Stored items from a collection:
__________
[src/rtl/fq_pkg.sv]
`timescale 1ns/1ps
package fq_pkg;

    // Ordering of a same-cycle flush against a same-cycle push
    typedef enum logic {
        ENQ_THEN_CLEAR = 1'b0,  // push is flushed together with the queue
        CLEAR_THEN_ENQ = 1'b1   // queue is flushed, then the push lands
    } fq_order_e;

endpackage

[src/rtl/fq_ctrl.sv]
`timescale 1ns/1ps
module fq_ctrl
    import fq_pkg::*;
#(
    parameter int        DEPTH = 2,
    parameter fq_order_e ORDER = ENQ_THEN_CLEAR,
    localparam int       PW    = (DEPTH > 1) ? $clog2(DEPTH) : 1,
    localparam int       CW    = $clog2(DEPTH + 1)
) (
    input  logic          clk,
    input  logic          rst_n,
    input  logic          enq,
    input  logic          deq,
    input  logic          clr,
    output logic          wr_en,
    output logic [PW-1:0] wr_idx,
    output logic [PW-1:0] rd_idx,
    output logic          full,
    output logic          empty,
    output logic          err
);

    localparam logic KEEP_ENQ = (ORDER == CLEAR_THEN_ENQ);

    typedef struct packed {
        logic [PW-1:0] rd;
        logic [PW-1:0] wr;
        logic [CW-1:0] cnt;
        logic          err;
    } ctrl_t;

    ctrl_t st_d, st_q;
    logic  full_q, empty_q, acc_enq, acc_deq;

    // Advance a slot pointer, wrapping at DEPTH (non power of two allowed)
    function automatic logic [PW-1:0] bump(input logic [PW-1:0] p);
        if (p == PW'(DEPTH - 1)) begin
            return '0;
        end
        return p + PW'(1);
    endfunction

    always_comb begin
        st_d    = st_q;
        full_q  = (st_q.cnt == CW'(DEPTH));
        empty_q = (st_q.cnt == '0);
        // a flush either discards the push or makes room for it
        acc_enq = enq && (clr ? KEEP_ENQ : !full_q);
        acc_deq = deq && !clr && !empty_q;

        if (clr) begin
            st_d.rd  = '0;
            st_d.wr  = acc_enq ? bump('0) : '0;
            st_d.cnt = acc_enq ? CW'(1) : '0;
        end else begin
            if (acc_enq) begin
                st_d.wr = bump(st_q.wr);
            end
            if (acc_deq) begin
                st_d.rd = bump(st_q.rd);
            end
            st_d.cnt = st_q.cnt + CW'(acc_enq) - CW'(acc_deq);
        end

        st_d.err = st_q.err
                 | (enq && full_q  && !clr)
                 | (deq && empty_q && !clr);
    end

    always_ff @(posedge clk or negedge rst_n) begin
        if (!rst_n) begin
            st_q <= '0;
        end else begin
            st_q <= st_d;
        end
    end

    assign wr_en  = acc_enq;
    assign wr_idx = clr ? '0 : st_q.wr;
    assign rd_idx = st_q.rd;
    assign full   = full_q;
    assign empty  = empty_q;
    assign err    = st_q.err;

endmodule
__________
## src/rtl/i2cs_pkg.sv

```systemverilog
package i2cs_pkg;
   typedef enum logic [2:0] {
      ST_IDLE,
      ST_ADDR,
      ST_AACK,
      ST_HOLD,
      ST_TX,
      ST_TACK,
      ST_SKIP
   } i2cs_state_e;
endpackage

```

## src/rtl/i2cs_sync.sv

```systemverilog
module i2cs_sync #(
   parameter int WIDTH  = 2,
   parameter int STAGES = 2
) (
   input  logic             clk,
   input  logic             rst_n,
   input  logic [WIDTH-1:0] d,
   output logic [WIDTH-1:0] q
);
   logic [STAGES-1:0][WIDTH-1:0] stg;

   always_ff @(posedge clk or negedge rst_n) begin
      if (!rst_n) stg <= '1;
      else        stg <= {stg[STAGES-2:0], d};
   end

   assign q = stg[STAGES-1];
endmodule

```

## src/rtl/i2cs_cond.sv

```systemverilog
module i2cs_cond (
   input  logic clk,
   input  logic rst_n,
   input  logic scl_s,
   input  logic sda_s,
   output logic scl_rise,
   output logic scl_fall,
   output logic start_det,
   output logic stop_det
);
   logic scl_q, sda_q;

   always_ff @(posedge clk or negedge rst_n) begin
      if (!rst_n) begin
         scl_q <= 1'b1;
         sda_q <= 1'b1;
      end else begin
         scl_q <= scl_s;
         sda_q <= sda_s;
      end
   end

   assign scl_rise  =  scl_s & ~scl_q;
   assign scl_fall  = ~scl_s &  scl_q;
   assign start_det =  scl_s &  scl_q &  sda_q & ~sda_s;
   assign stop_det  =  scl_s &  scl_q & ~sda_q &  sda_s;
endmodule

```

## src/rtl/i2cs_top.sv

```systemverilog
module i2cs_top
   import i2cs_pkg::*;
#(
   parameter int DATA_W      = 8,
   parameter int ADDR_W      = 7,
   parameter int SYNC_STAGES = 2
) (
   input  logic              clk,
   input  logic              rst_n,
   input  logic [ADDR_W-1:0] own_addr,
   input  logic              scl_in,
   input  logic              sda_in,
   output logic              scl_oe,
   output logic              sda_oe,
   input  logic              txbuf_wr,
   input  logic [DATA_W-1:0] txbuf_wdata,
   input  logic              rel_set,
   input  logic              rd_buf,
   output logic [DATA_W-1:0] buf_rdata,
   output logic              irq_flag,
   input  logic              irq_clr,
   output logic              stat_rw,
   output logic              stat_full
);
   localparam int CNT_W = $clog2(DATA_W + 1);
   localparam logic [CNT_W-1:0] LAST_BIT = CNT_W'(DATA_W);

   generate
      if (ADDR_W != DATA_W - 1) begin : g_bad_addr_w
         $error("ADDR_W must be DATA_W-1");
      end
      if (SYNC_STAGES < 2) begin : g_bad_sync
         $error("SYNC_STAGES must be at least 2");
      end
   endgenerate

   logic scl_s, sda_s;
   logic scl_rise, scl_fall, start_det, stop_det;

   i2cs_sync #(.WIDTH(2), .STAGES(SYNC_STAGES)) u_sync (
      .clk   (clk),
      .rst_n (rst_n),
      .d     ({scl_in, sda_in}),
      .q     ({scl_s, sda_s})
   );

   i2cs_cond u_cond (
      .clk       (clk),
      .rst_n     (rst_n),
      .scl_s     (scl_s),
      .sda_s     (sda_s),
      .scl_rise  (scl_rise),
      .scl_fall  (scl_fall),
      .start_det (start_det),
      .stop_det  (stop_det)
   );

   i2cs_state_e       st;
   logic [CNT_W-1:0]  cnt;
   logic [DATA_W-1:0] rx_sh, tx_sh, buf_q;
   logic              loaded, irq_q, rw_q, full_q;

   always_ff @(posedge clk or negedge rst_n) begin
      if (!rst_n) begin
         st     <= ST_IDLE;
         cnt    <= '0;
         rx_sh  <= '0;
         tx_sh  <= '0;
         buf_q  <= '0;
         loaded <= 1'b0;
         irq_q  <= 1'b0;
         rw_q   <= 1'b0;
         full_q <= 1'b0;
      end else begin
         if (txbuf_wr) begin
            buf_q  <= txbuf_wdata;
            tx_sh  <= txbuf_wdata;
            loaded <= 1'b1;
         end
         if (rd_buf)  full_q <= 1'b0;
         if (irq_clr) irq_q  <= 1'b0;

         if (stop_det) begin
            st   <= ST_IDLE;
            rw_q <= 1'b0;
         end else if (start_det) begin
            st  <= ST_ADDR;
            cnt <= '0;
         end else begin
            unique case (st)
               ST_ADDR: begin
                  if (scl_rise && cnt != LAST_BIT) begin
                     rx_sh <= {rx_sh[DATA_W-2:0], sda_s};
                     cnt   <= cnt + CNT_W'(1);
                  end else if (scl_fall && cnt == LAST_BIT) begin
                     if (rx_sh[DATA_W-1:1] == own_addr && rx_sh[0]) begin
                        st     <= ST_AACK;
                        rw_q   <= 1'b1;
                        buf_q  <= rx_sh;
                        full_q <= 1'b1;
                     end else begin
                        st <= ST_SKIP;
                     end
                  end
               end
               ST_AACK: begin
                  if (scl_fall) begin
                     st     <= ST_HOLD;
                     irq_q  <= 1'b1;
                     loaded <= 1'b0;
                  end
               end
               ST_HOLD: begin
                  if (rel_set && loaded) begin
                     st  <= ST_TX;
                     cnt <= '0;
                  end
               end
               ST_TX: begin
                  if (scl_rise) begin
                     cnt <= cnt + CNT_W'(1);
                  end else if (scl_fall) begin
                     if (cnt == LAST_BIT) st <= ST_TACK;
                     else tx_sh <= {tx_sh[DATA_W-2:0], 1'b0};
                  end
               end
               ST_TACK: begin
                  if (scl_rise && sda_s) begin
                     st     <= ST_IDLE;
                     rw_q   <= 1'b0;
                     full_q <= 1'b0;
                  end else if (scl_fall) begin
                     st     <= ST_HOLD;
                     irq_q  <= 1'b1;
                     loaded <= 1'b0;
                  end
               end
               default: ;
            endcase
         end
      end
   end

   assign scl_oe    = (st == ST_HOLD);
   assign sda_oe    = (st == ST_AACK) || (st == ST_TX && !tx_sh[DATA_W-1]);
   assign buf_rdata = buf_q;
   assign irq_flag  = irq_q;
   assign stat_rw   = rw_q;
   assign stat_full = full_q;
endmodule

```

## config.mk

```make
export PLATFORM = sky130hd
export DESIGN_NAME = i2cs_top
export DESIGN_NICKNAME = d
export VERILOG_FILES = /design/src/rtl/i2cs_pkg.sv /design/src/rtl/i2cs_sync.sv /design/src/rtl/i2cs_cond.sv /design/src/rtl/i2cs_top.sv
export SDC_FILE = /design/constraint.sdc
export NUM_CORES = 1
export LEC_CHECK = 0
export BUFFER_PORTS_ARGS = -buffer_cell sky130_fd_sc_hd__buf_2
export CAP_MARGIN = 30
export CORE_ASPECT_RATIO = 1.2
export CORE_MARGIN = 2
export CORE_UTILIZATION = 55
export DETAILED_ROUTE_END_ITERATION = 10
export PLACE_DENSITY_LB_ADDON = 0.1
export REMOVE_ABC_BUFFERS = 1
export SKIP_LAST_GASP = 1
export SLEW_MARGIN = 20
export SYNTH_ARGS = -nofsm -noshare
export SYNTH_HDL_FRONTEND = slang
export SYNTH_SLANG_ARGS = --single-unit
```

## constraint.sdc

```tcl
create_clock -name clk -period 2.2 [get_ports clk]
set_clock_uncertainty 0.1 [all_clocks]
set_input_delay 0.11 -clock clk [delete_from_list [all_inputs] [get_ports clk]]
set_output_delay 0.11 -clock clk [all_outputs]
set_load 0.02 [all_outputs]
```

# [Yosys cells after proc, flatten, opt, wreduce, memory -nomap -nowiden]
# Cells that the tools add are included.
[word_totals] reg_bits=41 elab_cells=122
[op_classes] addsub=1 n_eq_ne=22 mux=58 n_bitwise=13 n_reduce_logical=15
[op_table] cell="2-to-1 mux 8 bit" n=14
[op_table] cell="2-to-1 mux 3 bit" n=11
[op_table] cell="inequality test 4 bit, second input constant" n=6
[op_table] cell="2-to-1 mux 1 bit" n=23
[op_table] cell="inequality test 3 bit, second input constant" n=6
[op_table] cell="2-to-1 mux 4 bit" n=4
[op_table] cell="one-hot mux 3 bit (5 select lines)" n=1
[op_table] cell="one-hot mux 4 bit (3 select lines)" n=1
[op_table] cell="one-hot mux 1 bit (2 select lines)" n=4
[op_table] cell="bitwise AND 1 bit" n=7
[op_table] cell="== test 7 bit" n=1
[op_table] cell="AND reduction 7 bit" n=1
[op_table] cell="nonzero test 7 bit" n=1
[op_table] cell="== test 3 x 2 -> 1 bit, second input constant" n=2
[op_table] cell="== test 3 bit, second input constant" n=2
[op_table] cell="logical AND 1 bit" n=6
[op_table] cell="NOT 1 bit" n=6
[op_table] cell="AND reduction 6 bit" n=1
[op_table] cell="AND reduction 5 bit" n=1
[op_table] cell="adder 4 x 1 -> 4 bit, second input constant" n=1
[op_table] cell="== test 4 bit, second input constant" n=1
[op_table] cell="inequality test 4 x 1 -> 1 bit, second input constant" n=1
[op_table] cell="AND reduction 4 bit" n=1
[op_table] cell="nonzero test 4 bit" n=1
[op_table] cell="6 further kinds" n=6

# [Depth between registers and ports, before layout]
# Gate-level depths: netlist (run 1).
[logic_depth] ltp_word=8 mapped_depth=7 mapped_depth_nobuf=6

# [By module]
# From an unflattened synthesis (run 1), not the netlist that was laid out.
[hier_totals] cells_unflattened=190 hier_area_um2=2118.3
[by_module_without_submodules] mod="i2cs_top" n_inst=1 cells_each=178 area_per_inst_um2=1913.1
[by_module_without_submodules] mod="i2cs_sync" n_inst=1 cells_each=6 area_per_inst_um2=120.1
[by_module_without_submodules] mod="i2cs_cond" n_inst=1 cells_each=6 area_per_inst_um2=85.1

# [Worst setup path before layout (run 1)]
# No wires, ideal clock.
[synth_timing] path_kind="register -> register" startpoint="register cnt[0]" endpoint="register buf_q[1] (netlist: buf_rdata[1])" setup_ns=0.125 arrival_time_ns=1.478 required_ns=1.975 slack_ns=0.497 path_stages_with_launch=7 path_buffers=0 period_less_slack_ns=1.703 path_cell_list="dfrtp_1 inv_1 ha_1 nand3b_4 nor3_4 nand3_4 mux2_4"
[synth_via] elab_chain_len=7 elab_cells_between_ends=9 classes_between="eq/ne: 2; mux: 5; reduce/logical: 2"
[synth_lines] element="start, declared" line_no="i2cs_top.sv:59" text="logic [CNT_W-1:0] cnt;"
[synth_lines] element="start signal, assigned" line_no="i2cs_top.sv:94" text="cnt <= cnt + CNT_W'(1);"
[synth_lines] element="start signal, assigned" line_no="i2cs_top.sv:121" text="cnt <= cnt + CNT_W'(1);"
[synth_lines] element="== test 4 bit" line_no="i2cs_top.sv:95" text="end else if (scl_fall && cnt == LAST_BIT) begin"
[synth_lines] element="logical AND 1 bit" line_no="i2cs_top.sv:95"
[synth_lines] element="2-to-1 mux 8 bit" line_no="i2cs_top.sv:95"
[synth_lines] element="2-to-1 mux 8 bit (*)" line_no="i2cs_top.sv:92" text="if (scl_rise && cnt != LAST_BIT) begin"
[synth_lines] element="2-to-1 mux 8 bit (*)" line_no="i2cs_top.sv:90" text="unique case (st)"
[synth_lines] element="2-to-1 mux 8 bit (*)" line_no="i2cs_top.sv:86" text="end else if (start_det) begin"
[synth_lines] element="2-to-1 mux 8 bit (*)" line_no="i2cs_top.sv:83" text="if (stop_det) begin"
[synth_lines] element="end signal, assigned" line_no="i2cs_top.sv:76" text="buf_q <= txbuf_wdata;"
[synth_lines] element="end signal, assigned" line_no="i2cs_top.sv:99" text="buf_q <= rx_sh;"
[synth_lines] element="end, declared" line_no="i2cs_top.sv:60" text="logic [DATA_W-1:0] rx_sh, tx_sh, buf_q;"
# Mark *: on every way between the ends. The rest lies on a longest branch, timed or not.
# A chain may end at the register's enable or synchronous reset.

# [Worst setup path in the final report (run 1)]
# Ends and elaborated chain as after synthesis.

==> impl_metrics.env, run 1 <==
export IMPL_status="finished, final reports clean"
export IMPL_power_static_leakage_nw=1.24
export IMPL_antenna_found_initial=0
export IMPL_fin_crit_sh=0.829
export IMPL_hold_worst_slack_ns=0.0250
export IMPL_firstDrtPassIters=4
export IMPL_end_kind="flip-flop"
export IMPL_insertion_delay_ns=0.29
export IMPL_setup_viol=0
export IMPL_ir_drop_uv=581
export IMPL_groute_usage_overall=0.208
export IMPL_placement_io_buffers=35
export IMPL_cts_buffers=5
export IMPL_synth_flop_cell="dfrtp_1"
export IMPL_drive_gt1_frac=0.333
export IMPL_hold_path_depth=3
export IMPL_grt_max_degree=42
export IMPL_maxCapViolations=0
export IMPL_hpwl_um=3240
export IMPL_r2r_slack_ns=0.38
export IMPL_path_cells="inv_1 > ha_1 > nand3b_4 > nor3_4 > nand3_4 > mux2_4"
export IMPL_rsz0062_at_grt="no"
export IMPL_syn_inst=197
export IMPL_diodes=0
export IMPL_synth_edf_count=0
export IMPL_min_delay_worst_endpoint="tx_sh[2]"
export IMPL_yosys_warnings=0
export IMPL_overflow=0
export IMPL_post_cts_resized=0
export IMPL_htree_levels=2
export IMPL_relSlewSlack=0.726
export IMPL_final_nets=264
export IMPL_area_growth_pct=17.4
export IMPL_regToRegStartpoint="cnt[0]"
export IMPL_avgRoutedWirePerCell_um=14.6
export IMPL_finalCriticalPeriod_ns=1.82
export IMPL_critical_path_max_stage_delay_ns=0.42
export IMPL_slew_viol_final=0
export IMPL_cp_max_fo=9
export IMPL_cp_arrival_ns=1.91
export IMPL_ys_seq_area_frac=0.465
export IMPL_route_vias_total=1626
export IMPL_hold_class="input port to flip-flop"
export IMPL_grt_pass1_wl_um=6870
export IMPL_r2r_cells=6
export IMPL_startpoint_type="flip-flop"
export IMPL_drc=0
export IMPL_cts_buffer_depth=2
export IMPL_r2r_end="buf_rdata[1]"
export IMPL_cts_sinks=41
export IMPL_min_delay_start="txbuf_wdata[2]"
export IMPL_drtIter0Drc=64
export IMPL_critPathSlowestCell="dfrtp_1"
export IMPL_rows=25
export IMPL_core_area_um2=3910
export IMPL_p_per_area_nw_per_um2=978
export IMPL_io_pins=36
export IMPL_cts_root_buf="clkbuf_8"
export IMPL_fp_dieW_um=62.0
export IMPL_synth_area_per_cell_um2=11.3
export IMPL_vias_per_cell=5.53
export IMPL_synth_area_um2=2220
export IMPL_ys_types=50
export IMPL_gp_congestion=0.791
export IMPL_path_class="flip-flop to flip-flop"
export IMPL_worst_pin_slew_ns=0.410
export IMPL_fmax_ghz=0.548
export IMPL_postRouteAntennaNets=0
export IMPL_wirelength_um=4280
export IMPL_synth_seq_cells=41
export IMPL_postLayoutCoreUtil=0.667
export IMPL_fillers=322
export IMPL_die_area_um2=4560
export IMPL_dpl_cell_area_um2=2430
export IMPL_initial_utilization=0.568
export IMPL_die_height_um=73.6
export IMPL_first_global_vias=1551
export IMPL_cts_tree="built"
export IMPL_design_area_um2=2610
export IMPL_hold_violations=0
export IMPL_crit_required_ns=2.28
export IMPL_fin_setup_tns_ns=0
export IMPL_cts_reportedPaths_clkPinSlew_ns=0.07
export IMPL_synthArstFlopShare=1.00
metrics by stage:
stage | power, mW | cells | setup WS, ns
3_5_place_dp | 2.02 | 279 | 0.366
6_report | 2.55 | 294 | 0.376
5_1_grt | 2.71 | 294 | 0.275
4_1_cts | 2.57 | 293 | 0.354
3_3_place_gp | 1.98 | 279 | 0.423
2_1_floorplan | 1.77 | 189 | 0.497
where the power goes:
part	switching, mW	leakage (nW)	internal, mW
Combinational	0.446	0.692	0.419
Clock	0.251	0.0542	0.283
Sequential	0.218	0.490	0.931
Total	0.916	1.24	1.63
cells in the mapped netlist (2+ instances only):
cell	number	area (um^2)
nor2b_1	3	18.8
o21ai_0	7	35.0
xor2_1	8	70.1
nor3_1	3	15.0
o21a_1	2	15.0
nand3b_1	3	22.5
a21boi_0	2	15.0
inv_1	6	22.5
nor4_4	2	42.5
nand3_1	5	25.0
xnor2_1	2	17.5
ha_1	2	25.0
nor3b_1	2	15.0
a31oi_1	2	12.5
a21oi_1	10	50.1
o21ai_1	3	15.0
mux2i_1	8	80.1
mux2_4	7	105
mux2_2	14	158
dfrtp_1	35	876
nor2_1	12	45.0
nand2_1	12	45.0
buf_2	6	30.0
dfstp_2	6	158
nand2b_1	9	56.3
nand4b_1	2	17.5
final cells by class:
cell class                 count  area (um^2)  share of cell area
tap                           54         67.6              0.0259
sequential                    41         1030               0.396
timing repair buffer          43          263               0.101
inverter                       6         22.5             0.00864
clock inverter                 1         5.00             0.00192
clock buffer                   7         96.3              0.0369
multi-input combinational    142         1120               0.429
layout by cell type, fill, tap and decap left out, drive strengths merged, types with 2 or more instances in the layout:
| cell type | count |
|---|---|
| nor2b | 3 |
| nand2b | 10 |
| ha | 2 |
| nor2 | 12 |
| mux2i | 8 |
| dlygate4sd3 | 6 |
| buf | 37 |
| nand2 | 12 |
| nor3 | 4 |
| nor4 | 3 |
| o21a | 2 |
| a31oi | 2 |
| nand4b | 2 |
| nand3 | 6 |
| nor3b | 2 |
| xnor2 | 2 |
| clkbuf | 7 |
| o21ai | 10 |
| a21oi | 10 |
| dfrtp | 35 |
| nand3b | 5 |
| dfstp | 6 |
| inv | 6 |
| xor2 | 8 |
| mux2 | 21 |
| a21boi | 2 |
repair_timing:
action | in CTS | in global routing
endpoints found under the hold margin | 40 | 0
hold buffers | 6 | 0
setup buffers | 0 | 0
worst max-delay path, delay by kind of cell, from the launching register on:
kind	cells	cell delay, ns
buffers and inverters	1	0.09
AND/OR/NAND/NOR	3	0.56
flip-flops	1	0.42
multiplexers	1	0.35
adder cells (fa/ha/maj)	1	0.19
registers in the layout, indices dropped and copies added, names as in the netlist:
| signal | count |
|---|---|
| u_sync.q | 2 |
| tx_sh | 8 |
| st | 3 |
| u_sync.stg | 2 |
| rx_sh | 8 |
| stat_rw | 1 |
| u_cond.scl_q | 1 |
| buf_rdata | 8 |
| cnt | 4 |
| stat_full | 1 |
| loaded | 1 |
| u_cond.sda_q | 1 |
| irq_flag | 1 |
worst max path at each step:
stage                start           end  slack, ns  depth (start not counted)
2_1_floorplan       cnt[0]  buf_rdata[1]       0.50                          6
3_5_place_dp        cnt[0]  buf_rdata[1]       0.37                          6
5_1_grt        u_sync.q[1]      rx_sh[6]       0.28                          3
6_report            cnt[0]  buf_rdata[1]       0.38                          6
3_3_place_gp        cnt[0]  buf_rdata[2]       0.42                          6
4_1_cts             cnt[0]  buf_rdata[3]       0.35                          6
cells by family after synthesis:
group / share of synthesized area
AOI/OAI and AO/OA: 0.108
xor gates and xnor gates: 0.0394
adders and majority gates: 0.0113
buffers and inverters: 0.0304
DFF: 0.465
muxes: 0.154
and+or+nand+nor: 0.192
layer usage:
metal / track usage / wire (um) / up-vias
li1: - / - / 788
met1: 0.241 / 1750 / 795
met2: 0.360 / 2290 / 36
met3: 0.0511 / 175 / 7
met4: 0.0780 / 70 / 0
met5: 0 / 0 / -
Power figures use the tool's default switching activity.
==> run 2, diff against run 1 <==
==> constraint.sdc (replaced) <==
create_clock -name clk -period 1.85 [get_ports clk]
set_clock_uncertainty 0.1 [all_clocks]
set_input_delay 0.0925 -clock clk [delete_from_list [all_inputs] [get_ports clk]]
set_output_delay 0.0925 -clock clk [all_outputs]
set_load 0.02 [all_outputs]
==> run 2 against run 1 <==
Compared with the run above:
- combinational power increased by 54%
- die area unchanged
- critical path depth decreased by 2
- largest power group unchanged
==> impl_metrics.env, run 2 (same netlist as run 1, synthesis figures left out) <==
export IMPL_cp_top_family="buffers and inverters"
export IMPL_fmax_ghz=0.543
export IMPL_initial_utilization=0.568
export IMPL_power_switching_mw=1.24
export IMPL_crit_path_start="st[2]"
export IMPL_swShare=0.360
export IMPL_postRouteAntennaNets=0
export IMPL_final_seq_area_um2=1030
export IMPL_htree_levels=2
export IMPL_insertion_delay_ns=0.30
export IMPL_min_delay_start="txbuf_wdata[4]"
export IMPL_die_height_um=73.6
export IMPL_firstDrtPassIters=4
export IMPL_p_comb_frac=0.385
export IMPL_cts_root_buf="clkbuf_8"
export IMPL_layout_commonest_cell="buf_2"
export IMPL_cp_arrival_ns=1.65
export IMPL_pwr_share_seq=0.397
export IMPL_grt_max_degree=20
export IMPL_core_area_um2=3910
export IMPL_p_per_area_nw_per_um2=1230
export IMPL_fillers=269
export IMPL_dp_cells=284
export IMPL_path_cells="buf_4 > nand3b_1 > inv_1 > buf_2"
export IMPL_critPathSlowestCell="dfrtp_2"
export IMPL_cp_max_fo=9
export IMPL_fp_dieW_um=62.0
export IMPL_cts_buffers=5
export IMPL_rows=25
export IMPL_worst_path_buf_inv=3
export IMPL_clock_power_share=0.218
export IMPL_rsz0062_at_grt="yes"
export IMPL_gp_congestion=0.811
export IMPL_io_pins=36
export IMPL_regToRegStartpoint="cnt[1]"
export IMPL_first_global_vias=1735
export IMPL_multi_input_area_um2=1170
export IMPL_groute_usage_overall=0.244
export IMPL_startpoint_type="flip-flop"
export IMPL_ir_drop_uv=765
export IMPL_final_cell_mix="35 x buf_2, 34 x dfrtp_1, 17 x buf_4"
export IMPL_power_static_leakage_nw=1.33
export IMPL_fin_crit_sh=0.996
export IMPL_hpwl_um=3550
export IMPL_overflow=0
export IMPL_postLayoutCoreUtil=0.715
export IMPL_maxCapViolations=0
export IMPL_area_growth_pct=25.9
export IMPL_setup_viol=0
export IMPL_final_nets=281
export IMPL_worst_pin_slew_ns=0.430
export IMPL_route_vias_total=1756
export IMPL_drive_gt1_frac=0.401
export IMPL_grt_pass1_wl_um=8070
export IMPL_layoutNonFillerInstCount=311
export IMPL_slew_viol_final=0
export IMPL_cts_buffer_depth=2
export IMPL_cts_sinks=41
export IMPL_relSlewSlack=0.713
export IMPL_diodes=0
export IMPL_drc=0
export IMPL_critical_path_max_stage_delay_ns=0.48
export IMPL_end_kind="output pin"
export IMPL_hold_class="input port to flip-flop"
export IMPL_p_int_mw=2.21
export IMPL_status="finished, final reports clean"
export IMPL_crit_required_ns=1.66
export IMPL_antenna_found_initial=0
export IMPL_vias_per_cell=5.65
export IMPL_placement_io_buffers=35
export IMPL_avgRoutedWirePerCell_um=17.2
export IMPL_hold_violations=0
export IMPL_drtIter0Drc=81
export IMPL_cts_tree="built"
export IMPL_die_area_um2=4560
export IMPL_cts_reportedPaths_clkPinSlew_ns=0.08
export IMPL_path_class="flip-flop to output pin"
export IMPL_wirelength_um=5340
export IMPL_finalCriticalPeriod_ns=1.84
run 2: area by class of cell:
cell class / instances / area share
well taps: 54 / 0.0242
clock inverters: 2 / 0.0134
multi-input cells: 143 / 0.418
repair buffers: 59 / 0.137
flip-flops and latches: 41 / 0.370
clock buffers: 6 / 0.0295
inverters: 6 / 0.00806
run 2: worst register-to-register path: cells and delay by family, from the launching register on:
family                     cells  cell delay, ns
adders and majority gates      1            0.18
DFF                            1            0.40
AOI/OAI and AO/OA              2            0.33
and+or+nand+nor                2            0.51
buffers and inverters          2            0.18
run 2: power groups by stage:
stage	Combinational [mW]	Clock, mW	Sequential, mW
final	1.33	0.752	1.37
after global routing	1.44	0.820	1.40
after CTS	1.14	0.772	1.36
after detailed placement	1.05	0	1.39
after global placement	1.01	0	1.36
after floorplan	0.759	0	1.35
__________
## What to do
Among the lines above, return those that contain the string "against".

## Exercise response
    // Ordering of a same-cycle flush against a same-cycle push
==> run 2, diff against run 1 <==
==> run 2 against run 1 <==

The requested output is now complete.